Exercise goal
If a line in the data contains "cells", copy it out.

(Stored data)

########################################

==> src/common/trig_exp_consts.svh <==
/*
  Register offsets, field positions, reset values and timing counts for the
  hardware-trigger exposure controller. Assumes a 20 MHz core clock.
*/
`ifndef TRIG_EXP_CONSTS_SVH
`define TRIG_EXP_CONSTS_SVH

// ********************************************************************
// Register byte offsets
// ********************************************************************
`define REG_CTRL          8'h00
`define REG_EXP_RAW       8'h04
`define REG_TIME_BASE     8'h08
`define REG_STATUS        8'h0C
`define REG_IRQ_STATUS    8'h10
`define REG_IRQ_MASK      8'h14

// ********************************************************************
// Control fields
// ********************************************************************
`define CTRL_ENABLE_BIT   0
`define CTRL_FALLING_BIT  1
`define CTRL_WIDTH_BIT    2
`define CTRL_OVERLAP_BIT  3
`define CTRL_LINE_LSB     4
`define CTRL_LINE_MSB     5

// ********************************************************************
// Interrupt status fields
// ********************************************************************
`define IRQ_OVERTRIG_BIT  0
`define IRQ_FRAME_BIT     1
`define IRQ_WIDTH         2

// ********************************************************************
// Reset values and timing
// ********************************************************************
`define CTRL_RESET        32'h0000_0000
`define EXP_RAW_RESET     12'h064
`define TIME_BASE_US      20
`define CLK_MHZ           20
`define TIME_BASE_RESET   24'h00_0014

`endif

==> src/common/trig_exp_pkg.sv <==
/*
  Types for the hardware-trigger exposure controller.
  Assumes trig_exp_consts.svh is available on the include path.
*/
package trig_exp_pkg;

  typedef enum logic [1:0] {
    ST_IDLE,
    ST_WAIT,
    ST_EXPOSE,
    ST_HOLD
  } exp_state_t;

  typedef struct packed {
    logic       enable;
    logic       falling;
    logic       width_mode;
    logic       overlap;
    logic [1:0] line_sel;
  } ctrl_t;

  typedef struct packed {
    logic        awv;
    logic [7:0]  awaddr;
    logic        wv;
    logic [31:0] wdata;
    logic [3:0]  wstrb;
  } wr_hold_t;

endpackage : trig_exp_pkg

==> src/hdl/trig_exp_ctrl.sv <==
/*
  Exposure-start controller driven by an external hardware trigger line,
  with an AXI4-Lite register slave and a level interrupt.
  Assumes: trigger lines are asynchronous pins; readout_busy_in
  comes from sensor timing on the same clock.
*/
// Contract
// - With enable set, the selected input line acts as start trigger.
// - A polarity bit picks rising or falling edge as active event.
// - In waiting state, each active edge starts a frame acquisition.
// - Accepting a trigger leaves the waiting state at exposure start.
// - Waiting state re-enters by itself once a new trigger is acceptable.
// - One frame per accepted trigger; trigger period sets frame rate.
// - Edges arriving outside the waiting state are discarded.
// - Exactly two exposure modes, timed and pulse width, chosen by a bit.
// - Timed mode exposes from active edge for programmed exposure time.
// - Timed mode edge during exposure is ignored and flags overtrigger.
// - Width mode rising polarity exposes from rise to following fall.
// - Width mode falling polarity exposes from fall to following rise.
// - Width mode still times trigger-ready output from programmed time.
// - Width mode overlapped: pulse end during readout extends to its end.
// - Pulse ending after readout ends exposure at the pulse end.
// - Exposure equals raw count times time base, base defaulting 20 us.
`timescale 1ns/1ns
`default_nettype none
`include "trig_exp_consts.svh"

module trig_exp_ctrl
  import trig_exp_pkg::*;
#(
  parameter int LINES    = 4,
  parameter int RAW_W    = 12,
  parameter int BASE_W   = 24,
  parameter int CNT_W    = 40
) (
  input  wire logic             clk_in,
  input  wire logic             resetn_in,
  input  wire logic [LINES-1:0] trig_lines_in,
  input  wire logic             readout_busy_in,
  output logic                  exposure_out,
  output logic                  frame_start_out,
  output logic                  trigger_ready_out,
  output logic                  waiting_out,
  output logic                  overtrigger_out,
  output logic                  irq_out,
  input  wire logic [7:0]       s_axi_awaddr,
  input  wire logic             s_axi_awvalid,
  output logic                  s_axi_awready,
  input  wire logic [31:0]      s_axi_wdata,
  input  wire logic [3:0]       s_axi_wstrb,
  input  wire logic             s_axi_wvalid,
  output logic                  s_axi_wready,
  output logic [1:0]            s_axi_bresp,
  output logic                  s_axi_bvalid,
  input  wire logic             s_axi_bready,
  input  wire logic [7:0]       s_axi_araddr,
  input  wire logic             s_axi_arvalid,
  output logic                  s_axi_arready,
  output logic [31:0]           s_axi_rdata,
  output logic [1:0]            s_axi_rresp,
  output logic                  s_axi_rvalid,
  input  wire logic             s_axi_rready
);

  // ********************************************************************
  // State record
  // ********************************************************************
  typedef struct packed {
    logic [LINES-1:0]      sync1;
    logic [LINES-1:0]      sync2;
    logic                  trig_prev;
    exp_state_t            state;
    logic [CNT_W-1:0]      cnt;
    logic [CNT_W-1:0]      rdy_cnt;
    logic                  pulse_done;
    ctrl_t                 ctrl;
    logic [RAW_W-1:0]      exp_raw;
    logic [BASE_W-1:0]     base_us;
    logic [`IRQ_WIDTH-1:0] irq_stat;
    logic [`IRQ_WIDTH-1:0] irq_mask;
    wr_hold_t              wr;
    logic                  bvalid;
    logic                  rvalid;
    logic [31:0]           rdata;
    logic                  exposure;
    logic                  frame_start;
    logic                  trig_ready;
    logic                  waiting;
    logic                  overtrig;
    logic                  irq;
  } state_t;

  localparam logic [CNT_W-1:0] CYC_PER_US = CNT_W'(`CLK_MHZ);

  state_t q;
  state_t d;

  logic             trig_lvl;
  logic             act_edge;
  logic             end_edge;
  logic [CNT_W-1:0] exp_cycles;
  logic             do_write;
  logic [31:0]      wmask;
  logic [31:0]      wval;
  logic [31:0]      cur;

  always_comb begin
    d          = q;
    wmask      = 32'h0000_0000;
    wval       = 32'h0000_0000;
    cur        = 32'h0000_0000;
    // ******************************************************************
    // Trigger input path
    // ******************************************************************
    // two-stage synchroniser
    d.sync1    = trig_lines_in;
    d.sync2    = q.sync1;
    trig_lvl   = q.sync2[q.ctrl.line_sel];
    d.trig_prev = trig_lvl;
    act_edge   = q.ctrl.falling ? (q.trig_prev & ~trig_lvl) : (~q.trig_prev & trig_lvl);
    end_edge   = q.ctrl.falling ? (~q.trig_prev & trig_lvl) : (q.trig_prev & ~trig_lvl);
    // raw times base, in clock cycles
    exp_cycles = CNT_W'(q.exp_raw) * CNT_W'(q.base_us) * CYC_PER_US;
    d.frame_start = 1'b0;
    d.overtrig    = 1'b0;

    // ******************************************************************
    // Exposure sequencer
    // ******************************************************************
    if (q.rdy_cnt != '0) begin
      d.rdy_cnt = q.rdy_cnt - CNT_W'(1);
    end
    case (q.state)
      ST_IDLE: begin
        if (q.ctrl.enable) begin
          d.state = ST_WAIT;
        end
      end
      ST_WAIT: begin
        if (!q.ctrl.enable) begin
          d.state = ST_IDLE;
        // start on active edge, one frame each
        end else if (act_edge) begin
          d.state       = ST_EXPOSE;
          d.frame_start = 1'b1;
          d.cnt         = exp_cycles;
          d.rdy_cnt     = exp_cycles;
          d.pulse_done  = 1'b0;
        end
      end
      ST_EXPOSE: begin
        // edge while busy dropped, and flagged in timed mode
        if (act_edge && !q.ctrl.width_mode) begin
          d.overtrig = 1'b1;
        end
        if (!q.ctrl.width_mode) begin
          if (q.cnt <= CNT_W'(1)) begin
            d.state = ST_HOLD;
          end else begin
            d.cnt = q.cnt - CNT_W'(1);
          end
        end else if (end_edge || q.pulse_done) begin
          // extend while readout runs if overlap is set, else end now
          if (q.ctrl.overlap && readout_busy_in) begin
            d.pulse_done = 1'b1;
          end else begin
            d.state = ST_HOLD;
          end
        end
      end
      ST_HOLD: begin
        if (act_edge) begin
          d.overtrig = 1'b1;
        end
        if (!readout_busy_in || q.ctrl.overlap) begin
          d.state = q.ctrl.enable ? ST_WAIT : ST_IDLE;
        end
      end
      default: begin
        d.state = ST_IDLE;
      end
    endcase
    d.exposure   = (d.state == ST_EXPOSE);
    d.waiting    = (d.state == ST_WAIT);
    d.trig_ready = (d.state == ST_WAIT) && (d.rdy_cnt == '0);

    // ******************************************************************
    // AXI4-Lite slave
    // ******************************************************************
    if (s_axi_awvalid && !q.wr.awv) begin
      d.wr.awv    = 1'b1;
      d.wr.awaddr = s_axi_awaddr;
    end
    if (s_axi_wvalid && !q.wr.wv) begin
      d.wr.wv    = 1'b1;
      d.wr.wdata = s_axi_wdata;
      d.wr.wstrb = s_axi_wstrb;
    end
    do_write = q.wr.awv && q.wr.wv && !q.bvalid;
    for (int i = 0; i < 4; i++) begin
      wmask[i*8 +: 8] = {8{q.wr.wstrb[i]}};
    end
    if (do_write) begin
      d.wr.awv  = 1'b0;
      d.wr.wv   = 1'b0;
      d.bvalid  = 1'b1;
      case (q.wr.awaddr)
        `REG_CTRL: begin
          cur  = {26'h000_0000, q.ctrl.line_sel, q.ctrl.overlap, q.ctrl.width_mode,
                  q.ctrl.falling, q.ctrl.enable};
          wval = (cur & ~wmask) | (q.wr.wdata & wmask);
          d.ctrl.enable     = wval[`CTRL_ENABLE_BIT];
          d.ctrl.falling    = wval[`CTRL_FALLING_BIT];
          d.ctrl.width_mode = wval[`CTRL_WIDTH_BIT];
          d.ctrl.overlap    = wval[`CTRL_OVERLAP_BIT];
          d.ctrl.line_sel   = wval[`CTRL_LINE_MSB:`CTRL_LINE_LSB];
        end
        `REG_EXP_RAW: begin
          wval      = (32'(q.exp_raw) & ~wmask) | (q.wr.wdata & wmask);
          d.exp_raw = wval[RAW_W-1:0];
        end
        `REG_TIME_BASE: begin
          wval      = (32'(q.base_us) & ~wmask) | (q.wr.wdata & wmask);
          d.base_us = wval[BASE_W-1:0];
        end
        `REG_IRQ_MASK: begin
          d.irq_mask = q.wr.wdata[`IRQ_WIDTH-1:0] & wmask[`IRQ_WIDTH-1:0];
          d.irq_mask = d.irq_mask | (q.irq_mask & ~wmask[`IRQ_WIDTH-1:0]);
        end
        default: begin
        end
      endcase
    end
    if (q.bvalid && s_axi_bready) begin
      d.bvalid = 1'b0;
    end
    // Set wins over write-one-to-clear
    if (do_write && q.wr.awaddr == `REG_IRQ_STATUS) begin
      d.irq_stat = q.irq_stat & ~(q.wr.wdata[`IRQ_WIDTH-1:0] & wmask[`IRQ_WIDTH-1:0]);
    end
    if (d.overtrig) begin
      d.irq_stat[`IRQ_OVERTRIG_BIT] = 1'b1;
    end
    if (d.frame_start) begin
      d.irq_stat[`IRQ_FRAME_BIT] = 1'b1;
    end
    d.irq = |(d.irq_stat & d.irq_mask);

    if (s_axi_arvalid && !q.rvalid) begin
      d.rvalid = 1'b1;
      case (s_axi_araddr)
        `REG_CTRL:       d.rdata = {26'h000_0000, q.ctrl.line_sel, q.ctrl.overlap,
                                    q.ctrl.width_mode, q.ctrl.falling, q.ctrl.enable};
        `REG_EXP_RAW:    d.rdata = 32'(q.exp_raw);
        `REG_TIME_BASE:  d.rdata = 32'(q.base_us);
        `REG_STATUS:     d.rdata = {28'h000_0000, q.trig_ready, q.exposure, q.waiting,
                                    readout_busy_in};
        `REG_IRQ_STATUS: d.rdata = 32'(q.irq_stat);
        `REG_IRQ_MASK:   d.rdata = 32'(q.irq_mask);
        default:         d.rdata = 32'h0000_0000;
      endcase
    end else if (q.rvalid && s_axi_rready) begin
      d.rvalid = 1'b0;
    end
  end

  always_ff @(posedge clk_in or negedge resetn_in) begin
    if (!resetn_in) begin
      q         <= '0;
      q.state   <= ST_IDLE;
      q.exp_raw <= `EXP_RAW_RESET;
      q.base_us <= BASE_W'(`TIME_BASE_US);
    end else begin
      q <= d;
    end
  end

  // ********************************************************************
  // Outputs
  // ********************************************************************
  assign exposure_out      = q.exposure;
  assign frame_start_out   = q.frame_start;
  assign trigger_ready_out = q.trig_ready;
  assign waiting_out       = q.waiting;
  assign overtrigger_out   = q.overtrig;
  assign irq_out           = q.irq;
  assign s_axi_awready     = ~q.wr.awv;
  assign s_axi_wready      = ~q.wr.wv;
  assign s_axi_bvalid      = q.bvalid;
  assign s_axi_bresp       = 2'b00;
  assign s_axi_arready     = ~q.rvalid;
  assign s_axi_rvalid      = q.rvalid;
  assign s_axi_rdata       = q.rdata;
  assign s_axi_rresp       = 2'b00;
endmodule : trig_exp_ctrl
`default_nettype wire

########################################

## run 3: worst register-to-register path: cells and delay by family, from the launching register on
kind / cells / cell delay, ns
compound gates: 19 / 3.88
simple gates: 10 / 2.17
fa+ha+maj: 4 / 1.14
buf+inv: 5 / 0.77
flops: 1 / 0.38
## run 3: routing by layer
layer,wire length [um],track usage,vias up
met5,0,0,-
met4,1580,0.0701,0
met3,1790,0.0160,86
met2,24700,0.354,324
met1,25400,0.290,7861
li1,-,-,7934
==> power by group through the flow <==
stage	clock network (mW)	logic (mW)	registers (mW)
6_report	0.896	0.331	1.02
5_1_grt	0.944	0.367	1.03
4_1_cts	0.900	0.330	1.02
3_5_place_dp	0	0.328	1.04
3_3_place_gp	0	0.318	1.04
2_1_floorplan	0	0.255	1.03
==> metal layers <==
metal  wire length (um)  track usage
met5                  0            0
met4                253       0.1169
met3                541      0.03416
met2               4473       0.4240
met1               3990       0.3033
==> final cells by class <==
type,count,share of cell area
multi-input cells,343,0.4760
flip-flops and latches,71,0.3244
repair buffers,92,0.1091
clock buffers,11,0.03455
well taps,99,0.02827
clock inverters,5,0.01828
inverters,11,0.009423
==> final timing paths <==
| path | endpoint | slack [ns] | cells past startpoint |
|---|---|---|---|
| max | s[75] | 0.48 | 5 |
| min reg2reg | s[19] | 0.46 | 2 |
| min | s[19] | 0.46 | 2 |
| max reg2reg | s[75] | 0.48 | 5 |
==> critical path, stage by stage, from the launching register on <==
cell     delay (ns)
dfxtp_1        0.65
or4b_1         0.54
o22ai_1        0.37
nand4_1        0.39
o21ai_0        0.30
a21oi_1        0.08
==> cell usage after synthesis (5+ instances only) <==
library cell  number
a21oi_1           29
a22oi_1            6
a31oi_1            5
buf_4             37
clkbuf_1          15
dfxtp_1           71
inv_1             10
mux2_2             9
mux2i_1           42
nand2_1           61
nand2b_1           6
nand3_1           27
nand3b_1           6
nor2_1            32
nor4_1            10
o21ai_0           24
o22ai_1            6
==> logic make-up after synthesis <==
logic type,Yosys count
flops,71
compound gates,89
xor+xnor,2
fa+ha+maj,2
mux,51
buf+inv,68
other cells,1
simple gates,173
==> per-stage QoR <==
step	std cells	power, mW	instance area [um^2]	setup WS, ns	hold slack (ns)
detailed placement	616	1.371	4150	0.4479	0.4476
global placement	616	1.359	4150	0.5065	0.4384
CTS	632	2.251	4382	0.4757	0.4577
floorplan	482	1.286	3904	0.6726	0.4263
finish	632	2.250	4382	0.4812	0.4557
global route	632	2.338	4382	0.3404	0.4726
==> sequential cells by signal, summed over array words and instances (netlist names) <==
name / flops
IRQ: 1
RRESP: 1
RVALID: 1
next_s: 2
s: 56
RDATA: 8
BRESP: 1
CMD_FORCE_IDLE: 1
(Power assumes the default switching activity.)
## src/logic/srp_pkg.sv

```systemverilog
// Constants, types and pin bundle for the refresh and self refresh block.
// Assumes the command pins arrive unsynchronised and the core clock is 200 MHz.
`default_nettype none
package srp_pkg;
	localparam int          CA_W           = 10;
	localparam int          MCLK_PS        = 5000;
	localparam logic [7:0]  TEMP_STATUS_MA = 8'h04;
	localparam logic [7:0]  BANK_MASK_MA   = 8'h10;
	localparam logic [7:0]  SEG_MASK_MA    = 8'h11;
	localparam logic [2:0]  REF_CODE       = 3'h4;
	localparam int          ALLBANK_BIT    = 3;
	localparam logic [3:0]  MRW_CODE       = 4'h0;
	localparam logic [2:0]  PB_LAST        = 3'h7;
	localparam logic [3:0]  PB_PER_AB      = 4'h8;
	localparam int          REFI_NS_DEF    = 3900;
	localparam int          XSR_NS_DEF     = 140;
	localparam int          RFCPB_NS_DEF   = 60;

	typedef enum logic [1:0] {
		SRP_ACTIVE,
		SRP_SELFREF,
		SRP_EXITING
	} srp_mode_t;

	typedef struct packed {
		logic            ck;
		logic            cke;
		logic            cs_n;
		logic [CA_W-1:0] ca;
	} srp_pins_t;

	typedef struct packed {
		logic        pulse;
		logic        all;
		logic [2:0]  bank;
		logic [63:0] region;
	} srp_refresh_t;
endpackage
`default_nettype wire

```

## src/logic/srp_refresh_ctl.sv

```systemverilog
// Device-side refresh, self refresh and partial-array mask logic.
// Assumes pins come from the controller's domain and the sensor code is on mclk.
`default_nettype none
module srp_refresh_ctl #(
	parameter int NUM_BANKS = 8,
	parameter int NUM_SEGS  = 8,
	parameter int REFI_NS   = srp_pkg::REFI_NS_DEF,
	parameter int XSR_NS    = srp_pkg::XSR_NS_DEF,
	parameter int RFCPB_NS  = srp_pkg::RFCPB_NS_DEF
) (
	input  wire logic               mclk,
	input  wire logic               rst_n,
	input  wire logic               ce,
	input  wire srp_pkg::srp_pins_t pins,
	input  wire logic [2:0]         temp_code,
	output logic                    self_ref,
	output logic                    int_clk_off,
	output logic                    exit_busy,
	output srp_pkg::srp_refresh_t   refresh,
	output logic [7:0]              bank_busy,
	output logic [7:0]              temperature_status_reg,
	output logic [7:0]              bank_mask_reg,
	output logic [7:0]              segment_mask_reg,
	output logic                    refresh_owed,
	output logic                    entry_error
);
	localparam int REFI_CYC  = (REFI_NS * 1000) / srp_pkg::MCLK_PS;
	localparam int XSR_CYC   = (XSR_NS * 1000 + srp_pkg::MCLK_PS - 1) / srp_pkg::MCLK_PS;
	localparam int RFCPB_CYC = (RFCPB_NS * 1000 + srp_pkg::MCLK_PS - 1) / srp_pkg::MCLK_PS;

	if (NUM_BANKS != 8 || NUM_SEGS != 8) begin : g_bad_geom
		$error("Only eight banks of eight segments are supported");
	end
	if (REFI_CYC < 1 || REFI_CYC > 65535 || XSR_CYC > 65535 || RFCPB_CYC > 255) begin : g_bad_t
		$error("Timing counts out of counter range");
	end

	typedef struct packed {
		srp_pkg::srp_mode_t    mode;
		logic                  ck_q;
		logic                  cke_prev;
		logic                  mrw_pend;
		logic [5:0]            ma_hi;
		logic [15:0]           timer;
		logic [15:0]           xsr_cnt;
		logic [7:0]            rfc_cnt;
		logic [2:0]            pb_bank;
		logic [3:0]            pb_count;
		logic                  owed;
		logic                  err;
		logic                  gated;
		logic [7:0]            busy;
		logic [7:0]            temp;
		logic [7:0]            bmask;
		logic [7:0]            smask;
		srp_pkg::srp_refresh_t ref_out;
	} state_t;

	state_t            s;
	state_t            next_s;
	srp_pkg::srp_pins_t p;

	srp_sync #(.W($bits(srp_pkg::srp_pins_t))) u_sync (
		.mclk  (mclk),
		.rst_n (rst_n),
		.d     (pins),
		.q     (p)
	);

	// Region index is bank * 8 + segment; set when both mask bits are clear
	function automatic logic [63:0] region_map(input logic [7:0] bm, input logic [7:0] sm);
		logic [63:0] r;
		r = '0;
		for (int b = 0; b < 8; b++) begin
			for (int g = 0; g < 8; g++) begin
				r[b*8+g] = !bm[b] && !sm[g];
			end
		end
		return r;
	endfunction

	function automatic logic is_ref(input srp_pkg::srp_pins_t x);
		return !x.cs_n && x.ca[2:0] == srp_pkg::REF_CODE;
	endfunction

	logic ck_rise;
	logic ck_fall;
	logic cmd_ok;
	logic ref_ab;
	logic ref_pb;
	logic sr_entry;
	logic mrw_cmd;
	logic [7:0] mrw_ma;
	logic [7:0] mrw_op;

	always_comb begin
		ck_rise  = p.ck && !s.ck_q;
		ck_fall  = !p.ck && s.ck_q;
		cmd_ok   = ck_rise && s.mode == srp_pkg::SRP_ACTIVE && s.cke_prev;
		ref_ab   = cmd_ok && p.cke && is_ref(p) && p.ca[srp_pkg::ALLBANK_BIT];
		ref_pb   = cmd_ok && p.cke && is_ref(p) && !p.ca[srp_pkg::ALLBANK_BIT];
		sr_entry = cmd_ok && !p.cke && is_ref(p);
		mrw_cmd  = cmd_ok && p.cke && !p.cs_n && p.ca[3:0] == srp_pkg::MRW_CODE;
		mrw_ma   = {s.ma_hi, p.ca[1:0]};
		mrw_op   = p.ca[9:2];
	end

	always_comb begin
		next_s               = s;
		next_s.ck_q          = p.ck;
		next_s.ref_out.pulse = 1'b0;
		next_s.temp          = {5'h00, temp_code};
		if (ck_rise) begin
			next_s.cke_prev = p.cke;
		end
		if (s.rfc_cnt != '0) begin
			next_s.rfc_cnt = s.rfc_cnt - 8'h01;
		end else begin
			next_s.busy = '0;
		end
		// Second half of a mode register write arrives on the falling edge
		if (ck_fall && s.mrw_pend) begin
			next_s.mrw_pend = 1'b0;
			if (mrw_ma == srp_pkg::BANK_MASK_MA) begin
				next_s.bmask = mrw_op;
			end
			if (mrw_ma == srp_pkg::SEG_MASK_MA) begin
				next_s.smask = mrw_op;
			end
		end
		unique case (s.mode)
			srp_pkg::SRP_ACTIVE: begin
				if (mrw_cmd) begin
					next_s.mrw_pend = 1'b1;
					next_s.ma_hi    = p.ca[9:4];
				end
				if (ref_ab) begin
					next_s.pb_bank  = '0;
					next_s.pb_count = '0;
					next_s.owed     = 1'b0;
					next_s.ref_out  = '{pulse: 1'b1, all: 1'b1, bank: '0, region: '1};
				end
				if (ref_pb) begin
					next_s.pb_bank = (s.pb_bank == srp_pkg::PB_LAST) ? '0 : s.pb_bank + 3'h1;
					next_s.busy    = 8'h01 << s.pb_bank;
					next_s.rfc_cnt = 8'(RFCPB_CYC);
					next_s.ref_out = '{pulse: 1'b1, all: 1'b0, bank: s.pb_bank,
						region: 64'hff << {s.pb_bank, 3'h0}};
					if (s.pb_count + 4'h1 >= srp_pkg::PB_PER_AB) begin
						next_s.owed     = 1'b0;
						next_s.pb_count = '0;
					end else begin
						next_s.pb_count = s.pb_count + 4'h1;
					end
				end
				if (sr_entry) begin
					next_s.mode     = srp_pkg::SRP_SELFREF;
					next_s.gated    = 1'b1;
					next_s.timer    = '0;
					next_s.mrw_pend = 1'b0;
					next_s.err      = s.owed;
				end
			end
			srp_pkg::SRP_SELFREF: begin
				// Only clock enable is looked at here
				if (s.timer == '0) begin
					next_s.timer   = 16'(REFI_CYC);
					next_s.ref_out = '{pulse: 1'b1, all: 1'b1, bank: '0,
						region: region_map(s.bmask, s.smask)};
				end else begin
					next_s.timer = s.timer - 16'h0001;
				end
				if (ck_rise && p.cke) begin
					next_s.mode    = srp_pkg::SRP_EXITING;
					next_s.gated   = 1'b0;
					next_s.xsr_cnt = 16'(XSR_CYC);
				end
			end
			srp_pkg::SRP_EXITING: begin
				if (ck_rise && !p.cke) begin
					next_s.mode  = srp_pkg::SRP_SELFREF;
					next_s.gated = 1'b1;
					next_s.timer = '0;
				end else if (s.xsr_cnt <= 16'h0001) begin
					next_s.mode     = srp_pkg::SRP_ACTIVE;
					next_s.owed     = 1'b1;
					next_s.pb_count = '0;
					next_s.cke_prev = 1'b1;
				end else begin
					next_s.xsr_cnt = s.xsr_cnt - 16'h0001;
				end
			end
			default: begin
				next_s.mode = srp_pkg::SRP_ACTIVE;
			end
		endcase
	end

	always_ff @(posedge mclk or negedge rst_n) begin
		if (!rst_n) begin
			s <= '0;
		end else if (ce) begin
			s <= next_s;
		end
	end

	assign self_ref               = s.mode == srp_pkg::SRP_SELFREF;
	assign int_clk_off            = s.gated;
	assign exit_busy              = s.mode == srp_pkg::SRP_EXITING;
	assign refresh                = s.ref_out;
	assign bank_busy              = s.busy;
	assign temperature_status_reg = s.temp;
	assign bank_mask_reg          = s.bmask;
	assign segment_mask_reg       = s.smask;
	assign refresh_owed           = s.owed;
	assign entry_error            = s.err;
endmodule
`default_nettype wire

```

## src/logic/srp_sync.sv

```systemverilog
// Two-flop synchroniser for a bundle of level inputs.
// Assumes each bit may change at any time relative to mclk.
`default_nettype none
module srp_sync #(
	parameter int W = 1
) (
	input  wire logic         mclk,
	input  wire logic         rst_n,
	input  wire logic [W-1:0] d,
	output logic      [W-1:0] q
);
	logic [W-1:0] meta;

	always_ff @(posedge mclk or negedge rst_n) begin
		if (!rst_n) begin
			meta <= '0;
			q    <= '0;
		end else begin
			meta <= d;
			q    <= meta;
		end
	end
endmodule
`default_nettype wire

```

########################################

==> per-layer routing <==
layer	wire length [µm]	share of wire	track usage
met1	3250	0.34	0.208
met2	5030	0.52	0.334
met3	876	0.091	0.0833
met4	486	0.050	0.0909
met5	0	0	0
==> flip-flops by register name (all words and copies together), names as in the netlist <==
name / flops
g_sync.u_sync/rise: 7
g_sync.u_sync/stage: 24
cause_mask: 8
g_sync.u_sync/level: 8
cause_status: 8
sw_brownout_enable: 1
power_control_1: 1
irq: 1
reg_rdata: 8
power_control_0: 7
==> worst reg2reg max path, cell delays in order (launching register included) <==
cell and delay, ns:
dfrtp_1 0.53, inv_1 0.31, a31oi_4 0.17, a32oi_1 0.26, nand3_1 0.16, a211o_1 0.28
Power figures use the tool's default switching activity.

########################################

Response to this exercise
## run 3: worst register-to-register path: cells and delay by family, from the launching register on
kind / cells / cell delay, ns
==> final cells by class <==
multi-input cells,343,0.4760
| path | endpoint | slack [ns] | cells past startpoint |
other cells,1
step	std cells	power, mW	instance area [um^2]	setup WS, ns	hold slack (ns)
==> sequential cells by signal, summed over array words and instances (netlist names) <==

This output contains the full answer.